Required work |
Within the records below is a range that opens at the line with "-export ABC_AREA = 1" and closes at the line with "In job 8443, core". Return that range word for word, both ends included, and only that range.

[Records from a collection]

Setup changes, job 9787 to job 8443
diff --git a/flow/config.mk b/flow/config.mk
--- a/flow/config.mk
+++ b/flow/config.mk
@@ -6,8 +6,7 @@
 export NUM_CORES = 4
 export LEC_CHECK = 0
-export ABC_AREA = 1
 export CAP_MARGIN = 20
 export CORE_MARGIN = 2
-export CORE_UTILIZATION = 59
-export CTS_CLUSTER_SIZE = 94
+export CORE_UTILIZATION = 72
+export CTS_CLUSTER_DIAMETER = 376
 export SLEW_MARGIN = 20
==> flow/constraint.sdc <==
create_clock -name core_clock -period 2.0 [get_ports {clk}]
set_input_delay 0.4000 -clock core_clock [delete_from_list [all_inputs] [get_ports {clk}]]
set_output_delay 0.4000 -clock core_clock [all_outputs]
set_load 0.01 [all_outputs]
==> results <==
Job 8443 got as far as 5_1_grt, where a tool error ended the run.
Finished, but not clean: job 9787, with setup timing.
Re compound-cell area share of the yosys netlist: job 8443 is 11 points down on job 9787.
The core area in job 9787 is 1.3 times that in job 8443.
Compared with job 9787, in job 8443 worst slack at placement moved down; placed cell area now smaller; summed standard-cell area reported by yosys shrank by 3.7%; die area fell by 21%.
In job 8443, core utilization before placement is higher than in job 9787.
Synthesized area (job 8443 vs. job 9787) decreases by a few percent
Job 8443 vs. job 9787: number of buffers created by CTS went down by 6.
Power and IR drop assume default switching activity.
Design cpu, start of the top module:
module cpu 
	(output wire [7:0] address,
	 output wire [7:0] to_memory,
	 output wire write,
	 input wire [7:0] from_memory, 
     input wire clk, reset);
Size: roughly 51 flip-flops, ~5900 sq um of cells after synthesis.
make LEC_CHECK=0 ABC_AREA=1 CAP_MARGIN=20 CORE_ASPECT_RATIO=1.3 CORE_MARGIN=2 CORE_UTILIZATION=72 CTS_CLUSTER_DIAMETER=320 CTS_CLUSTER_SIZE=98 PLACE_DENSITY=0.86 SETUP_SLACK_MARGIN=0.91 SLEW_MARGIN=20 TNS_END_PERCENT=10 finish   # period 3.07 ns
run.sh (not shown) runs the stock make flow with config.mk's settings and CLKGATE_MAP_FILE=.
The first run failed in 5_1_grt.
alpha:
## QAM
module QAM(clk, rst, en, Din, IFout);
input clk, rst, en;
input Din;
output reg signed [17:0] IFout;
wire [1:0] spc_out;
wire [1:0] sm_i;
wire [1:0] sm_q;
wire [1:0] lf_i;
wire [1:0] lf_q;
wire [1:0] usi_i;
wire [1:0] usi_q;
wire signed [17:0] srrc_i;
wire signed [17:0] srrc_q;
wire en0;
wire en1;
wire en2;
wire en3;
reg sm_ctrl;
reg [3:0] usi_ctrl;
reg [1:0] mix_cnt;
reg sync_i0, sync_i1, sync_q0, sync_q1;
reg ce2;
always @(posedge clk or posedge rst) begin
	if (rst) begin
	    ce2 <= 1'd0;
	end
	else begin
		ce2 <= ~ce2;
	end
end
assign en0 = en & ce2;
always @(posedge clk or posedge rst) begin
	if (rst) begin
	    sync_i0 <= 1'd0;
	    sync_q0 <= 1'd0; 
	end
	else begin
		sync_i0 <= sm_i[1];
		sync_q0 <= sm_q[1];
	end
end
always @(posedge clk or posedge rst) begin
	if (rst) begin
	    sync_i1 <= 1'd0;
	    sync_q1 <= 1'd0;
	end
	else begin
		sync_i1 <= sync_i0;
		sync_q1 <= sync_q0;
	end
end
always @(posedge clk or posedge rst) begin
	if (rst) begin
	    sm_ctrl <= 1'd0;
	end
	else if (ce2) begin
		sm_ctrl <= ~sm_ctrl;
	end
end
assign en1 = (sm_ctrl & ce2) ? 1'd1 : 1'd0;
always @(posedge clk or posedge rst) begin
	if (rst) begin
	    usi_ctrl <= 1'd0;
	end
	else if(en) begin
		if(usi_ctrl == 4'd8) usi_ctrl <= usi_ctrl;
		else usi_ctrl <= usi_ctrl + 4'd1;
	end
end
assign en2 = (usi_ctrl == 4'd8) ? 1'd1 : 1'd0;
assign en3 = 1'd1;
assign lf_i = {sync_i1, 1'd1};
assign lf_q = {sync_q1, 1'd1};
SPC u_SPC(.clk(clk),
	      .rst(rst),
	      .en(en0),
	      .Din(Din),
	      .OUT(spc_out)
	      );
SM u_SM(.clk(clk),
	    .rst(rst),
	    .en(en1),
	    .Din(spc_out),
	    .I(sm_i),
	    .Q(sm_q)
	    );
USI u_USI_i(.clk(clk),
	        .rst(rst),
	        .en(en2),
	        .lf_in(lf_i),
  ...
Size in the first run: roughly 1,200 flip-flops, roughly 22 I/O pins.
make LEC_CHECK=0 ABC_AREA=1 CAP_MARGIN=20 CORE_ASPECT_RATIO=0.5 CORE_MARGIN=2 CORE_UTILIZATION=72 CTS_CLUSTER_DIAMETER=90 CTS_CLUSTER_SIZE=94 SETUP_SLACK_MARGIN=0.69 SLEW_MARGIN=20 finish   # period 2.33 ns
run.sh (not shown) runs the stock make flow with config.mk's settings and CLKGATE_MAP_FILE=.
alpha never completed, since it errored out during 4_1_cts.
> inputs changed (alpha -> beta)
- clearing SETUP_SLACK_MARGIN, which used to be 0.69
- clearing CORE_ASPECT_RATIO, which used to be 0.5
- swapping 2.33 for 2.35 in the clock period (ns, I/O delays scaled along)
## What came out
- For beta, the flow was terminated by a tool error in 5_1_grt and produced no final design.
- The number of placed cells counting well taps was comparable across alpha and beta.
- Changes observed in beta relative to alpha: share of async-settable or async-resettable flops after synthesis held; floorplan core density went up 0.21 points.
- Changes observed in beta relative to alpha: number of enable flip-flop cells stayed essentially flat; area after detailed placement stayed essentially flat; die footprint stayed essentially flat; number of distinct library cells after synthesis stayed essentially flat; post-place setup slack fell by 110 ps.
- From alpha to beta the numbers moved as follows: synthesized area neither gained nor lost much; post-detailed-placement half-perimeter wirelength higher.

* * *

run A:
Starting RTL as in the previous note.
export LEC_CHECK = 0
export ABC_AREA = 1
export CAP_MARGIN = 0
export CORE_ASPECT_RATIO = 0.5
export CORE_MARGIN = 2
export CORE_UTILIZATION = 72
export CTS_CLUSTER_DIAMETER = 90
export CTS_CLUSTER_SIZE = 94
export PLACE_DENSITY = 0.35
export SETUP_SLACK_MARGIN = 0.69
export SLEW_MARGIN = 40
create_clock -name core_clock -period 2.33 [get_ports {clk}]
As the logs show, run A stopped at clock tree synthesis (4_1_cts) after a tool error, so it never reached the end of the flow.
Input-level comparison between run B and run A:
- CTS_CLUSTER_DIAMETER removed (was 90)
- PLACE_DENSITY_LB_ADDON newly set to 0.25
- ABC_AREA removed (was 1)
- CORE_ASPECT_RATIO removed (was 0.5)
- SETUP_SLACK_MARGIN removed (was 0.69)
- SLEW_MARGIN changed from 40 to 20
- PLACE_DENSITY removed (was 0.35)
- CTS_CLUSTER_SIZE changed from 94 to 14
- CAP_MARGIN changed from 0 to 20
- the clock period (ns, I/O delays scaled along) changed from 2.33 to 3.37
Results
- Run B never completed, since it errored out during global routing (5_1_grt).
- Vertical die dimension (lower): run A
- Run B reports a lower cell area after synthesis than run A does.
- Comparing run B and run A, the higher cell total after placement was measured on run A.
- Post-synthesis simple-gate area fraction for run B is lower than for run A.
- Relative to run A, placed cell area decreased by 0.010 sq mm in run B.
- Run B vs. run A: die size went down; core region area went down; number of enable flip-flop cells did not really move.
- Run B ends up with a post-synthesis cell type count that is 42 higher than in run A.
### run B -> run C
- changing CAP_MARGIN from 20 to 0
- removing PLACE_DENSITY_LB_ADDON (formerly 0.25)
- setting SETUP_SLACK_MARGIN to 0.45 for the first time
- changing CTS_CLUSTER_SIZE from 14 to 70
- changing the clock period (ns, I/O delays scaled along) from 3.37 to 3.72
[summary]
- The layout from run C, despite a flow that completed every stage, fails the layout checks, with the failing checks listed as negative setup slack.
- Reported for run C and run B, area share of xor/xnor cells in the synthesized design turned out identical to the last digit.
- Distinct cell type count after synthesis: run C vs run B identical
- Re number of buffers added by the clock tree synthesis step: run C and run B aren't equal, and the lower value belongs to run C.
- The number of cell instances after yosys synthesis was comparable across run C and run B.
- Total die size: run C vs run B identical
- Diff run B -> run C: clock sink total did not really move; worst setup timing slack at the placement stage went up by 0.26 ns.
> inputs changed (run C -> run D)
- changing CORE_UTILIZATION from 72 to 40
- removing SETUP_SLACK_MARGIN (formerly 0.45)
- removing CTS_CLUSTER_SIZE (formerly 70)
- changing CAP_MARGIN from 0 to 20
- changing the clock period (ns, I/O delays scaled along) from 3.72 to 4.66
### Flow results
- Run D finished every stage and its layout cleared the timing, DRC and antenna checks.
- u_USI_q.hf_out[0] as the launch point of the worst path was reported by run D, and u_USI_i.hf_out[1] by run C.
- Looking at setup clock skew after layout, run D sits 0.016 ns lower than run C does.
- Run D has more setup slack than run C.
- Between run C and run D, the routed wire length is lower for run D.
- Of the two values seen for cell with the largest stage delay on the worst path, sky130_fd_sc_hd__o41ai_1 was produced by run D and sky130_fd_sc_hd__xor2_4 by run C.
- Compare run C and run D | first-pass detailed-route iteration total lower: run D
- When the final numbers for run C and run D were put side by side, the data required time at the worst endpoint turned out to be greater in run D.
The following lists how run E was set up differently from run D:
- CORE_UTILIZATION now 66, was 40
- the clock period (ns, I/O delays scaled along) now 3.34, was 4.66
==> results <==
The flow completed for run E, but it is not clean: the layout still shows negative setup slack. Going from run D to run E, setup slack now smaller; worst path required time now sits lower; met3 capacity usage during global routing went up 1.6 points. Of the two values seen for class of the tightest hold or removal check, primary input to asynchronous set/reset pin was produced by run E and flip-flop to flip-flop by run D. What run E reported for clock buffer count in the final layout has to be multiplied by 1.07 to get the figure for run D. Higher total CTS buffers goes to run D over run E. Sort run E and run D by minimum clock period after layout desc -> top: run D. Comparing run E and run D, the lower routed length per instance was measured on run D.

Solution to the problem |
-export ABC_AREA = 1
 export CAP_MARGIN = 20
 export CORE_MARGIN = 2
-export CORE_UTILIZATION = 59
-export CTS_CLUSTER_SIZE = 94
+export CORE_UTILIZATION = 72
+export CTS_CLUSTER_DIAMETER = 376
 export SLEW_MARGIN = 20
==> flow/constraint.sdc <==
create_clock -name core_clock -period 2.0 [get_ports {clk}]
set_input_delay 0.4000 -clock core_clock [delete_from_list [all_inputs] [get_ports {clk}]]
set_output_delay 0.4000 -clock core_clock [all_outputs]
set_load 0.01 [all_outputs]
==> results <==
Job 8443 got as far as 5_1_grt, where a tool error ended the run.
Finished, but not clean: job 9787, with setup timing.
Re compound-cell area share of the yosys netlist: job 8443 is 11 points down on job 9787.
The core area in job 9787 is 1.3 times that in job 8443.
Compared with job 9787, in job 8443 worst slack at placement moved down; placed cell area now smaller; summed standard-cell area reported by yosys shrank by 3.7%; die area fell by 21%.
In job 8443, core utilization before placement is higher than in job 9787.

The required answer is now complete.